回復週に練習量を下げないのは疲労が回復しないのでNGです!
CTLの計算はTSS値の移動平均で算出されているので、簡単には予想できませんが、ざっくりの予想ならできます。
CTLを69から75にしたい場合、75/69=1.087
このプランではTSSが19,628でCTLが69なのでCTLを75にするには19,828 x 0.087=1707のTSSが必要。
これを週間に割り振ると1707/40=43TSS、ランで約30分、バイクで45分の割増が必要です。
ランのみだと20時間、バイクのはで30時間くらいトレーニング時間時間が増えるイメージです。

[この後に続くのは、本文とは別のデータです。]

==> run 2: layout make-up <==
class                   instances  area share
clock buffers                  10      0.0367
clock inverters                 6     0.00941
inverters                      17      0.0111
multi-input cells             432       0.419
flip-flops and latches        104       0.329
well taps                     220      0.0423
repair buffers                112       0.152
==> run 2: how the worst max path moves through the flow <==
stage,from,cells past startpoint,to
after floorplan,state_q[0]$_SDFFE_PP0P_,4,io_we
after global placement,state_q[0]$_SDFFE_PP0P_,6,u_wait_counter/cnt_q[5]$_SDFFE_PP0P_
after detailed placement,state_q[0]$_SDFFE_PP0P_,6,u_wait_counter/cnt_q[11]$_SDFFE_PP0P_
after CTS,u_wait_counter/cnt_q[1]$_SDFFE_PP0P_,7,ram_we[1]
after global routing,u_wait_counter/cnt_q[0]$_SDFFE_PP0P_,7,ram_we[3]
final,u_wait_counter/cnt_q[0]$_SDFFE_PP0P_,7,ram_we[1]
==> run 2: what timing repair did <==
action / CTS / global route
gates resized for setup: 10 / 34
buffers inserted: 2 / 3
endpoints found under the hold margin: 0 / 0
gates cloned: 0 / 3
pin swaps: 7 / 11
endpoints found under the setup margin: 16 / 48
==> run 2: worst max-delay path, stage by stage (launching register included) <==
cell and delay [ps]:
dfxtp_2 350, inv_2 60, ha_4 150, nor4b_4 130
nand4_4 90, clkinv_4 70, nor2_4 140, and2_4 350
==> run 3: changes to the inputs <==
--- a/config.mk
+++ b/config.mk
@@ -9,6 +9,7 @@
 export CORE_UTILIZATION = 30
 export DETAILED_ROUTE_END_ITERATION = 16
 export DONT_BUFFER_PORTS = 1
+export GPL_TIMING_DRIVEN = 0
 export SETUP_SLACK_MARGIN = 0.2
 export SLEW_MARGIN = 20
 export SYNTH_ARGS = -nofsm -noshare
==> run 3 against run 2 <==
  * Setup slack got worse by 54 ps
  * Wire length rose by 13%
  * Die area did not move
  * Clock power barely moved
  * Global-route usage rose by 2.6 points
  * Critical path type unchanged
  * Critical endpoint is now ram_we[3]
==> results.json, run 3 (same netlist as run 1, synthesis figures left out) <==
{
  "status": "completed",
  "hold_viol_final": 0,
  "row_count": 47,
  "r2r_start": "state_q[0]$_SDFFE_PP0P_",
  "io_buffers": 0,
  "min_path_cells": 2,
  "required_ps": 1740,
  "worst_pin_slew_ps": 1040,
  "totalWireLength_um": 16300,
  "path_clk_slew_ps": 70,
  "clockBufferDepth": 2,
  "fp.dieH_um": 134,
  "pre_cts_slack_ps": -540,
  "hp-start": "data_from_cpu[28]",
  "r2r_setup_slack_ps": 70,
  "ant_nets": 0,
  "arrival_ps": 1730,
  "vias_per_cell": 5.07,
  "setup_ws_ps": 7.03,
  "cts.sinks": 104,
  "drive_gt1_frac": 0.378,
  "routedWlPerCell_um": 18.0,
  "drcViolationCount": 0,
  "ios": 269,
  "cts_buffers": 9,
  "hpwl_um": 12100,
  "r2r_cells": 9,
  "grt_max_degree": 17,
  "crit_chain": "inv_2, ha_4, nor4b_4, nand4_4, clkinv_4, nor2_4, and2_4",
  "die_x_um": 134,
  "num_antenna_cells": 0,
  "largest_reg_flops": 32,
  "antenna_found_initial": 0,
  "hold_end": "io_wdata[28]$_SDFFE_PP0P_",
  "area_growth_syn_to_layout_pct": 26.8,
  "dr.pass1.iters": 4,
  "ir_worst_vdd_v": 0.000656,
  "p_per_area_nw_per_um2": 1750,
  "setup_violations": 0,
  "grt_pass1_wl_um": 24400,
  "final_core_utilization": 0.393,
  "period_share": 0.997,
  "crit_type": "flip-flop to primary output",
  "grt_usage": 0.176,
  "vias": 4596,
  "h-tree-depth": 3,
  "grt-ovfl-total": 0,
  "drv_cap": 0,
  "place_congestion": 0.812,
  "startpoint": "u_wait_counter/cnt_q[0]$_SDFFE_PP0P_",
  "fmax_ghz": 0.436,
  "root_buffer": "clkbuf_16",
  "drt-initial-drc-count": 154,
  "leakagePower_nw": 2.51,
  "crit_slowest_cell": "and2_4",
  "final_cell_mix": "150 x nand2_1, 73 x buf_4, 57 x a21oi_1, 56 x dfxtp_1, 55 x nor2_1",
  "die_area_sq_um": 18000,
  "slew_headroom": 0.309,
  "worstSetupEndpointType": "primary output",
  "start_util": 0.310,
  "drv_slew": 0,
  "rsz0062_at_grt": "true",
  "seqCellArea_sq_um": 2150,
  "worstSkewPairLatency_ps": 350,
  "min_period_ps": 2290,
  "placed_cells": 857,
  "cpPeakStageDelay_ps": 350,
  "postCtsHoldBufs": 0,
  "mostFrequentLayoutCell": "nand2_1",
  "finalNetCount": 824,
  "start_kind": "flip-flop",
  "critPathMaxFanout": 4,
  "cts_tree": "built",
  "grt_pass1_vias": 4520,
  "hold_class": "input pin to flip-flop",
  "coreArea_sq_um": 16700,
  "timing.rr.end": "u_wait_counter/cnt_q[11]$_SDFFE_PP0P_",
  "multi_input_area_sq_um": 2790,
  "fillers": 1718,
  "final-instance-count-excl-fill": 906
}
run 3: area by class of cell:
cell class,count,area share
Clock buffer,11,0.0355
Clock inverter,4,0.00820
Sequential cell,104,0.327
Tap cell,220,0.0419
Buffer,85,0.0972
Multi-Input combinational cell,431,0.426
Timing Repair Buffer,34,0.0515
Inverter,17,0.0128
`config.mk`:
```
export PLATFORM = sky130hd
export DESIGN_NAME = io_in_port_flat
export DESIGN_NICKNAME = d
export VERILOG_FILES = /design/src/rtl/io_in_port_if.sv /design/src/rtl/io_in_port.sv /design/src/flat_wrapper.sv
export SDC_FILE = /design/constraint.sdc
export NUM_CORES = 1
export LEC_CHECK = 0
export ABC_AREA = 1
export CORE_MARGIN = 2
export CORE_UTILIZATION = 40
export DETAILED_ROUTE_END_ITERATION = 8
export PLACE_DENSITY = 0.83
export SLEW_MARGIN = 10
export SYNTH_ARGS = -nofsm -noshare
export SYNTH_HDL_FRONTEND = slang
export SYNTH_SLANG_ARGS = --single-unit
```
`constraint.sdc`:
```
create_clock -name clk -period 3.3 [get_ports clk]
set_input_delay 0.66 -clock clk [delete_from_list [all_inputs] [get_ports clk]]
set_output_delay 0.66 -clock clk [all_outputs]
set_load 0.005 [all_outputs]
```
`src/rtl/io_in_port_if.sv`:
```
// IO bus bundle shared by the CPU (master) and memory-mapped IO peripherals (slave).
// Loads return data the cycle after ld_re_io; stores are single-cycle with byte enables.
interface io_in_port_if;
   logic        ld_re_io;
   logic [9:0]  ld_adr_io;
   logic [31:0] ld_data_io;
   logic [3:0]  st_we_io;
   logic [9:0]  st_adr_io;
   logic [31:0] st_data_io;

   modport master (
      output ld_re_io, ld_adr_io, st_we_io, st_adr_io, st_data_io,
      input  ld_data_io
   );

   modport slave (
      input  ld_re_io, ld_adr_io, st_we_io, st_adr_io, st_data_io,
      output ld_data_io
   );
endinterface

```
`src/rtl/io_in_port.sv`:
```
// Memory-mapped input port: synchronised, debounced pins with sticky rising-edge flags,
// a per-bit interrupt enable and a registered level interrupt.
module io_in_port #(
   parameter int          N_IN      = 4,
   parameter logic [9:0]  BASE_WADR = 10'h3E0,
   parameter int          DB_DIV    = 50000
) (
   input  logic            clk,
   input  logic            rst_n,
   input  logic [N_IN-1:0] pin_in,
   io_in_port_if.slave     bus,
   output logic            irq_out
);

   localparam int PW = $clog2(DB_DIV);

   localparam logic [9:0] OFF_LEVEL = 10'd0;
   localparam logic [9:0] OFF_EDGE  = 10'd1;
   localparam logic [9:0] OFF_IRQEN = 10'd2;

   logic [N_IN-1:0]       sync1_q, sync2_q;
   logic [PW-1:0]         presc_q, presc_d;
   logic                  tick;
   logic [N_IN-1:0][1:0]  cnt_q, cnt_d;
   logic [N_IN-1:0]       lvl_q, lvl_d;
   logic [N_IN-1:0]       lvlPrev_q;
   logic [N_IN-1:0]       edg_q, edg_d;
   logic [N_IN-1:0]       irqEn_q, irqEn_d;
   logic [31:0]           ldData_q, ldData_d;
   logic                  irq_q, irq_d;
   logic [N_IN-1:0]       rise;
   logic [N_IN-1:0]       clrMask;
   logic [9:0]            ldOff, stOff;
   logic                  stLow;

   assign tick    = (presc_q == PW'(DB_DIV - 1));
   assign presc_d = tick ? '0 : presc_q + PW'(1);

   // A new level is accepted only after three consecutive ticks that disagree with it.
   always_comb begin
      lvl_d = lvl_q;
      cnt_d = cnt_q;
      if (tick) begin
         for (int i = 0; i < N_IN; i++) begin
            if (sync2_q[i] == lvl_q[i]) begin
               cnt_d[i] = 2'd0;
            end else if (cnt_q[i] == 2'd2) begin
               lvl_d[i] = sync2_q[i];
               cnt_d[i] = 2'd0;
            end else begin
               cnt_d[i] = cnt_q[i] + 2'd1;
            end
         end
      end
   end

   assign ldOff = bus.ld_adr_io - BASE_WADR;
   assign stOff = bus.st_adr_io - BASE_WADR;
   assign stLow = bus.st_we_io[0];
   assign rise  = lvl_q & ~lvlPrev_q;

   // A rise in the same cycle as a write-one-to-clear keeps the flag set.
   always_comb begin
      clrMask = '0;
      irqEn_d = irqEn_q;
      if (stLow && (stOff == OFF_EDGE)) begin
         clrMask = bus.st_data_io[N_IN-1:0];
      end
      if (stLow && (stOff == OFF_IRQEN)) begin
         irqEn_d = bus.st_data_io[N_IN-1:0];
      end
      edg_d = (edg_q & ~clrMask) | rise;
   end

   always_comb begin
      ldData_d = '0;
      if (bus.ld_re_io) begin
         case (ldOff)
            OFF_LEVEL: ldData_d = 32'(lvl_q);
            OFF_EDGE:  ldData_d = 32'(edg_q);
            OFF_IRQEN: ldData_d = 32'(irqEn_q);
            default:   ldData_d = '0;
         endcase
      end
   end

   assign irq_d = |(edg_q & irqEn_q);

   always_ff @(posedge clk or negedge rst_n) begin
      if (!rst_n) begin
         sync1_q   <= '0;
         sync2_q   <= '0;
         presc_q   <= '0;
         cnt_q     <= '0;
         lvl_q     <= '0;
         lvlPrev_q <= '0;
         edg_q     <= '0;
         irqEn_q   <= '0;
         ldData_q  <= '0;
         irq_q     <= 1'b0;
      end else begin
         sync1_q   <= pin_in;
         sync2_q   <= sync1_q;
         presc_q   <= presc_d;
         cnt_q     <= cnt_d;
         lvl_q     <= lvl_d;
         lvlPrev_q <= lvl_q;
         edg_q     <= edg_d;
         irqEn_q   <= irqEn_d;
         ldData_q  <= ldData_d;
         irq_q     <= irq_d;
      end
   end

   assign bus.ld_data_io = ldData_q;
   assign irq_out        = irq_q;

endmodule

```
`src/flat_wrapper.sv`:
```
// flat-port wrapper written by rule: the top's interface ports become plain ports
module io_in_port_flat 
#(
   parameter int          N_IN      = 4,
   parameter logic [9:0]  BASE_WADR = 10'h3E0,
   parameter int          DB_DIV    = 50000
)
  (clk, rst_n, pin_in, irq_out, bus_ld_re_io, bus_ld_adr_io, bus_st_we_io, bus_st_adr_io, bus_st_data_io, bus_ld_data_io);
  io_in_port_if bus_i ();
  input  logic clk;
  input  logic rst_n;
  input  logic [N_IN-1:0] pin_in;
  output logic irq_out;
  input wire logic [$bits(bus_i.ld_re_io)-1:0] bus_ld_re_io;
  input wire logic [$bits(bus_i.ld_adr_io)-1:0] bus_ld_adr_io;
  input wire logic [$bits(bus_i.st_we_io)-1:0] bus_st_we_io;
  input wire logic [$bits(bus_i.st_adr_io)-1:0] bus_st_adr_io;
  input wire logic [$bits(bus_i.st_data_io)-1:0] bus_st_data_io;
  output wire logic [$bits(bus_i.ld_data_io)-1:0] bus_ld_data_io;
  assign bus_i.ld_re_io = bus_ld_re_io;
  assign bus_i.ld_adr_io = bus_ld_adr_io;
  assign bus_i.st_we_io = bus_st_we_io;
  assign bus_i.st_adr_io = bus_st_adr_io;
  assign bus_i.st_data_io = bus_st_data_io;
  assign bus_ld_data_io = bus_i.ld_data_io;
  io_in_port #(.N_IN(N_IN), .BASE_WADR(BASE_WADR), .DB_DIV(DB_DIV)) u_core (.clk(clk), .rst_n(rst_n), .pin_in(pin_in), .bus(bus_i), .irq_out(irq_out));
endmodule
```
==> results of run 1 <==
[per-stage QoR]
stage / worst slack [ns] / hold WS (ns) / instances / cell area [sq um] / total power [mW]
after CTS: 1.210 / 0.3547 / 473 / 3294 / 1.187
after floorplan: 1.634 / 0.3312 / 364 / 2960 / 0.7342
after global placement: 0.9591 / 0.3338 / 466 / 3191 / 0.7666
after global routing: 1.067 / 0.3620 / 473 / 3294 / 1.226
after detailed placement: 0.8957 / 0.3362 / 466 / 3191 / 0.7700
final: 1.200 / 0.3357 / 473 / 3294 / 1.169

注意したいのは、前半の負荷の軽い期間にこの20-30時間のトレーニング時間を増やしても意味がないことです。CTLが上昇していったら、その分トレーニング負荷であるTSSも増加しないとCTLが増えないのです。
最長のトレーニング時間が18時間の週ができますね。もしくは後半に強度を上げて同じトレーニング時間でTSSを積むかということになります。

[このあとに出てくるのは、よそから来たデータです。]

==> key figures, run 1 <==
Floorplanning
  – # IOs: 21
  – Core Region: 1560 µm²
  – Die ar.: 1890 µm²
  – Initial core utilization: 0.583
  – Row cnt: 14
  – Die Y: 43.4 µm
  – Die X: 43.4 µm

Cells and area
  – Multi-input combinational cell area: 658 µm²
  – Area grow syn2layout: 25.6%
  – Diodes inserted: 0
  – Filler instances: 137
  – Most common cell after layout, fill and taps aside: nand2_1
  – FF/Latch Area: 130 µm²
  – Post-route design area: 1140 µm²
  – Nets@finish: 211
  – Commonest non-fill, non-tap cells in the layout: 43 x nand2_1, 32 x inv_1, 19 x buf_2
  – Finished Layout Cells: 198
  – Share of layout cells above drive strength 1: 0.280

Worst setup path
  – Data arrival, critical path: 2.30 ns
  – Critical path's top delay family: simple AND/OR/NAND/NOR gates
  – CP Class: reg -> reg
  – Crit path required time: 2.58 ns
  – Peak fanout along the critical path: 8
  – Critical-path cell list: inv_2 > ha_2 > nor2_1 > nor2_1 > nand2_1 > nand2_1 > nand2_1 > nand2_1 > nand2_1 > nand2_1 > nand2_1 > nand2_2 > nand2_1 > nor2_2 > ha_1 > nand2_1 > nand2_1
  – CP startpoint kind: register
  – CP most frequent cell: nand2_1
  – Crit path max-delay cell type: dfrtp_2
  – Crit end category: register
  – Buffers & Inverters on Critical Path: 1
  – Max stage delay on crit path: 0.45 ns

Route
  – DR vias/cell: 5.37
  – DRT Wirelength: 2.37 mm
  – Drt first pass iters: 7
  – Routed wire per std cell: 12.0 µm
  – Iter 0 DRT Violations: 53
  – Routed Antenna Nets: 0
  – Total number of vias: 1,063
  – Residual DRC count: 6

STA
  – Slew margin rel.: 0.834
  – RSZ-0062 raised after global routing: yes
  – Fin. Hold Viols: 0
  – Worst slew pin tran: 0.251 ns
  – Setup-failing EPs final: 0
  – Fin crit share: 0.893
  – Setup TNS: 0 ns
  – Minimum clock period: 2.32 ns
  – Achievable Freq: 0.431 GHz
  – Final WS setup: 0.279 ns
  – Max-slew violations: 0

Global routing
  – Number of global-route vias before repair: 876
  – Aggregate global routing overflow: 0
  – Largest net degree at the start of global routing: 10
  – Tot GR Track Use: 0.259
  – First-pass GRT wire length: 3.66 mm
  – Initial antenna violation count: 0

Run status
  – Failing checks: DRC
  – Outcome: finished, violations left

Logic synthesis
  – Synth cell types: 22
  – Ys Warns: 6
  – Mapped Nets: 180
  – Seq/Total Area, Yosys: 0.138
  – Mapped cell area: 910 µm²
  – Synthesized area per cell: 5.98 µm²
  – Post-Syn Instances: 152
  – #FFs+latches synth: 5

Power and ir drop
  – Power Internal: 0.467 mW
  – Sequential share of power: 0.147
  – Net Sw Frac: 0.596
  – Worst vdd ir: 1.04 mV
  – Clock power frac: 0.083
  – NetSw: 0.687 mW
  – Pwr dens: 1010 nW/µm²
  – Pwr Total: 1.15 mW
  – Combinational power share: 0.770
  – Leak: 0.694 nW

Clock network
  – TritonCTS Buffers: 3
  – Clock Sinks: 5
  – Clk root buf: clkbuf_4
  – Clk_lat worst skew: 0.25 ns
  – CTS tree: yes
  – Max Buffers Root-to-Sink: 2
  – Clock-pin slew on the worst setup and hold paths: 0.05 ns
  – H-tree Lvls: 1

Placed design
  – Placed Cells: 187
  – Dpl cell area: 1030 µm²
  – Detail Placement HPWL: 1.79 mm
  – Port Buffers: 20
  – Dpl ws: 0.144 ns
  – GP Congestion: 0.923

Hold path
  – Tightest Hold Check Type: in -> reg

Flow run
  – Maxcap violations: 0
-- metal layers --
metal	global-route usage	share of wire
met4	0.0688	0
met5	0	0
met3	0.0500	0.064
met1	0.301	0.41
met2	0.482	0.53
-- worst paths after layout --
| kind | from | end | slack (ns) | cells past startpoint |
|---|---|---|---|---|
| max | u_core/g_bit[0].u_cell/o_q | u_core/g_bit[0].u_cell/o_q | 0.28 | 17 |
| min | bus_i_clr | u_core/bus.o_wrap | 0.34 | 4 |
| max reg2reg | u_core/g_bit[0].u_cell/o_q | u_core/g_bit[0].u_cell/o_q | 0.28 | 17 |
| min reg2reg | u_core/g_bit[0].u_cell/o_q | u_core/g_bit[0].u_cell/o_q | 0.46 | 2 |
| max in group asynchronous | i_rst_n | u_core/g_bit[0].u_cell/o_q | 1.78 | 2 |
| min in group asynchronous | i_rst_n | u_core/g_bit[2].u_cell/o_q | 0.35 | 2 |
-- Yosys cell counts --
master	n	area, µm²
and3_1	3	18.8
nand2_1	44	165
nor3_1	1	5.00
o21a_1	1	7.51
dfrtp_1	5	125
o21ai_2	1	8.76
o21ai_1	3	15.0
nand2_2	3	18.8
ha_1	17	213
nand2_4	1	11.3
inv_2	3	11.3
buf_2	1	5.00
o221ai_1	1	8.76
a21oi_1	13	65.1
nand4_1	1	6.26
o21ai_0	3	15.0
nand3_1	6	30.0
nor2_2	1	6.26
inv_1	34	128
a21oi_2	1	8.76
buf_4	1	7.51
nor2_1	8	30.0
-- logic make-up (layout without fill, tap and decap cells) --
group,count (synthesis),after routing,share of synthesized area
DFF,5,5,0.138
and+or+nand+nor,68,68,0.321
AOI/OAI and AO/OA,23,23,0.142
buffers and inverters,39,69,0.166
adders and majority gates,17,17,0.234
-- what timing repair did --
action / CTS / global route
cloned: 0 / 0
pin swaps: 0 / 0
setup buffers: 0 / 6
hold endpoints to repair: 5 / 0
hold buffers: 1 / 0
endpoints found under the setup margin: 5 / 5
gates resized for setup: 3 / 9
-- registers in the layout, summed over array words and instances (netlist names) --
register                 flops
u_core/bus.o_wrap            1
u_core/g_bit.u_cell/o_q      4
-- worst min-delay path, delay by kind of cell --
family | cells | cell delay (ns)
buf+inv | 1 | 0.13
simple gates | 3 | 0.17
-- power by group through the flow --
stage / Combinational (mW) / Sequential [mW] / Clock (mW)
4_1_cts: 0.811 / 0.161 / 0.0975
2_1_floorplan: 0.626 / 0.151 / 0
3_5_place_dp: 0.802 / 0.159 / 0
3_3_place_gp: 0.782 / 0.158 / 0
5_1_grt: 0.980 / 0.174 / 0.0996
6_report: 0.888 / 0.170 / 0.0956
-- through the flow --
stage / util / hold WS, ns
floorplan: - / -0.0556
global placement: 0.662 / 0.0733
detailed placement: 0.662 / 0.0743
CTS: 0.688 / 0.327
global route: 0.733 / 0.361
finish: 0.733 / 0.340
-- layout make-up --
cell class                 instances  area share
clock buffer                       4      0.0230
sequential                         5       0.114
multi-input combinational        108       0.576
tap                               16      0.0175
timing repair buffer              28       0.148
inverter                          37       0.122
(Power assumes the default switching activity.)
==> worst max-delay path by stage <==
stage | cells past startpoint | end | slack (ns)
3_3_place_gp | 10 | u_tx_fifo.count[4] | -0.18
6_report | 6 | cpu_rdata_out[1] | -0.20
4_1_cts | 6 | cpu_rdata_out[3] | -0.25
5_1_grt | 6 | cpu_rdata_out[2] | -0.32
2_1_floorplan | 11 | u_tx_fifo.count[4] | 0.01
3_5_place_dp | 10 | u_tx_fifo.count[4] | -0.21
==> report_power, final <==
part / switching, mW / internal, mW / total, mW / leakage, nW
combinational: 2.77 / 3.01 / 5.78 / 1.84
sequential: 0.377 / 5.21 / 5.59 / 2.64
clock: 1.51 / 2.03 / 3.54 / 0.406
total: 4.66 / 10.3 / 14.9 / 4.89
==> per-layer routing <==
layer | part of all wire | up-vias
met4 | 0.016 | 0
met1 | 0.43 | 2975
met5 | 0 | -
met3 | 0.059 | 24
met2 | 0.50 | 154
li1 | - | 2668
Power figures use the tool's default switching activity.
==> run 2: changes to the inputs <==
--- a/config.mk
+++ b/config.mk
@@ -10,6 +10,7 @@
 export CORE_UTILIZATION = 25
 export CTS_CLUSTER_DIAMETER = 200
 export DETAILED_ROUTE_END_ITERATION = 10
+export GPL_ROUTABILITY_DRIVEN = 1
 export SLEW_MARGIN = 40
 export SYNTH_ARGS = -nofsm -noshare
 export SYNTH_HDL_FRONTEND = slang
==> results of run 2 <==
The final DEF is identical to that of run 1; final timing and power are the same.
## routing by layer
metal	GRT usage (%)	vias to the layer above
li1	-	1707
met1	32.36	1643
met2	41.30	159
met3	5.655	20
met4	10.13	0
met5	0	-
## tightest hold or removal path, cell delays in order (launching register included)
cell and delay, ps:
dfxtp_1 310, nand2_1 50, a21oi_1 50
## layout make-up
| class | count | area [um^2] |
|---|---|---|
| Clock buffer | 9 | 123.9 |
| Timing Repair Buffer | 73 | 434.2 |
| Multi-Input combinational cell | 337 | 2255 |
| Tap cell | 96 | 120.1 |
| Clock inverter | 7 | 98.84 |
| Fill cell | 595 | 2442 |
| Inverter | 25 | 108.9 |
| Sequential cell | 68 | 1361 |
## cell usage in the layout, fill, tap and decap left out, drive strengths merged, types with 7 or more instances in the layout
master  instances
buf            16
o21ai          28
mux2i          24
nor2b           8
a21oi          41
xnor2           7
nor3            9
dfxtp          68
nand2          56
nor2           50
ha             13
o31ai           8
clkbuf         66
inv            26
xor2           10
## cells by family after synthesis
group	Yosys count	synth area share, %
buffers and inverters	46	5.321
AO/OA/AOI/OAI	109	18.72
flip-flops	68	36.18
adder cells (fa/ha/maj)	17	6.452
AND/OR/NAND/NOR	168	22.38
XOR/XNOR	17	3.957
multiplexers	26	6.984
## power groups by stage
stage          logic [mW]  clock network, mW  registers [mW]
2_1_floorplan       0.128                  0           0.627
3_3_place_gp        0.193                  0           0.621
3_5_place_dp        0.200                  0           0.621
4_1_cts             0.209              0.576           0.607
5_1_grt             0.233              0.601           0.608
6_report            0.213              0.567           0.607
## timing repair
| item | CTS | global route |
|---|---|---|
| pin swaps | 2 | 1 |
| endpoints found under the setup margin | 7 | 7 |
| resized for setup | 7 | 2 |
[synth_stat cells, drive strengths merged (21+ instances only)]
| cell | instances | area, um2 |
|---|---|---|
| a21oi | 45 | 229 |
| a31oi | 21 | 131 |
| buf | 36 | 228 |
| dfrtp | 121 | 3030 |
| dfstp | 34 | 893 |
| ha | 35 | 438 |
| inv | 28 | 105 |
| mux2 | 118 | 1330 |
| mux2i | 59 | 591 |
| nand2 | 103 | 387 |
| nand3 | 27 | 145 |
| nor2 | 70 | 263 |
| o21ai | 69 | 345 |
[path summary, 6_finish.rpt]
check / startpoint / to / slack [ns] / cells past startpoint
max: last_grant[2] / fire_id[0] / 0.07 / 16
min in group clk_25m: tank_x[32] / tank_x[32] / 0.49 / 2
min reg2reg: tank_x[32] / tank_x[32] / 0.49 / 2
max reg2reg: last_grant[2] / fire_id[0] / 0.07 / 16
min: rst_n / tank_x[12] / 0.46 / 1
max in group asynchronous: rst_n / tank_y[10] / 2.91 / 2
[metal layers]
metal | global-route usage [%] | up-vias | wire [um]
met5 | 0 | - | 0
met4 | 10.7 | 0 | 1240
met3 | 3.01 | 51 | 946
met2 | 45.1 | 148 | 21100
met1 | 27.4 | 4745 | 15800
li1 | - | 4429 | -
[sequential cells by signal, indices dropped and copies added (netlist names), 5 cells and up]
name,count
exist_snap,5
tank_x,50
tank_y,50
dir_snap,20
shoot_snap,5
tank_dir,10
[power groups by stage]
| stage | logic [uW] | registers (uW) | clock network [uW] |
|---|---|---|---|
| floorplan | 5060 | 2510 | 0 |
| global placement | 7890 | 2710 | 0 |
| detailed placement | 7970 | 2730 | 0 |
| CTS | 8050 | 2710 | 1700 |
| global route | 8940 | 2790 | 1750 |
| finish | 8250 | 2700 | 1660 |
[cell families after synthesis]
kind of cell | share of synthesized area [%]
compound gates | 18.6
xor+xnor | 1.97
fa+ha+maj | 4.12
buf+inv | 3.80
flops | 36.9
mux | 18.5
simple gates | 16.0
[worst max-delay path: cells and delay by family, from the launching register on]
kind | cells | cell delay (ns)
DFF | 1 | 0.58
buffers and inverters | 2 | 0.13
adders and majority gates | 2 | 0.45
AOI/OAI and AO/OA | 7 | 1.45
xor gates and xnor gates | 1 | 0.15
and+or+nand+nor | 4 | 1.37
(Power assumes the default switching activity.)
## config.mk

```make
export PLATFORM = sky130hd
export DESIGN_NAME = hazard_ctrl_sb_flat
export DESIGN_NICKNAME = d
export VERILOG_FILES = /design/src/rtl/hazard_pkg.sv /design/src/rtl/hazard_ctrl_sb_if.sv /design/src/rtl/hazard_scoreboard.sv /design/src/rtl/hazard_ctrl_sb.sv /design/src/flat_wrapper.sv
export SDC_FILE = /design/constraint.sdc
export NUM_CORES = 1
export LEC_CHECK = 0
export ABC_AREA = 0
export CORE_MARGIN = 2
export CORE_UTILIZATION = 35
export DETAILED_ROUTE_END_ITERATION = 8
export DONT_BUFFER_PORTS = 1
export GPL_TIMING_DRIVEN = 1
export PLACE_DENSITY = 0.56
export SLEW_MARGIN = 40
export SYNTH_ARGS = -nofsm -noshare
export SYNTH_HDL_FRONTEND = slang
export SYNTH_SLANG_ARGS = --single-unit
```

## constraint.sdc

```tcl
create_clock -name clk -period 2.6 [get_ports clk]
set_clock_uncertainty 0.15 [all_clocks]
set_input_delay 0.26 -clock clk [delete_from_list [all_inputs] [get_ports clk]]
set_output_delay 0.26 -clock clk [all_outputs]
set_load 0.01 [all_outputs]
```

アイアンマンレース に向けて、コンディションを整えることは楽ではありません。
前回わたしはたったの17週間でCTLを30から66に持っていきました。それに比べたら準備期間が倍以上なるので、初期値にCTLが依存しないのもよくわかります。
ただし、計画通りにトレーニングができなかった場合はその分マイナスになるので、これは気をつけないといけません。
この2ヶ月間は自由にトレーニングしてもよい!
ということで、メニューがスタートするまでの間は、どんなトレーニングをしてもよいことがわかりました。
こんな絶好の機会はありません。
柔軟性の向上、スキル・テクニックの練習、最大パワー、最大速度の向上、なんでもOKです。
色々考えた結果、トライアスロンの3種目トレーニングを犠牲にして、がっつり筋トレをすることにしました。
TSSの状態も全く気にせず、肉体を鍛えます。もちろんトライアスロンに活かすようにです。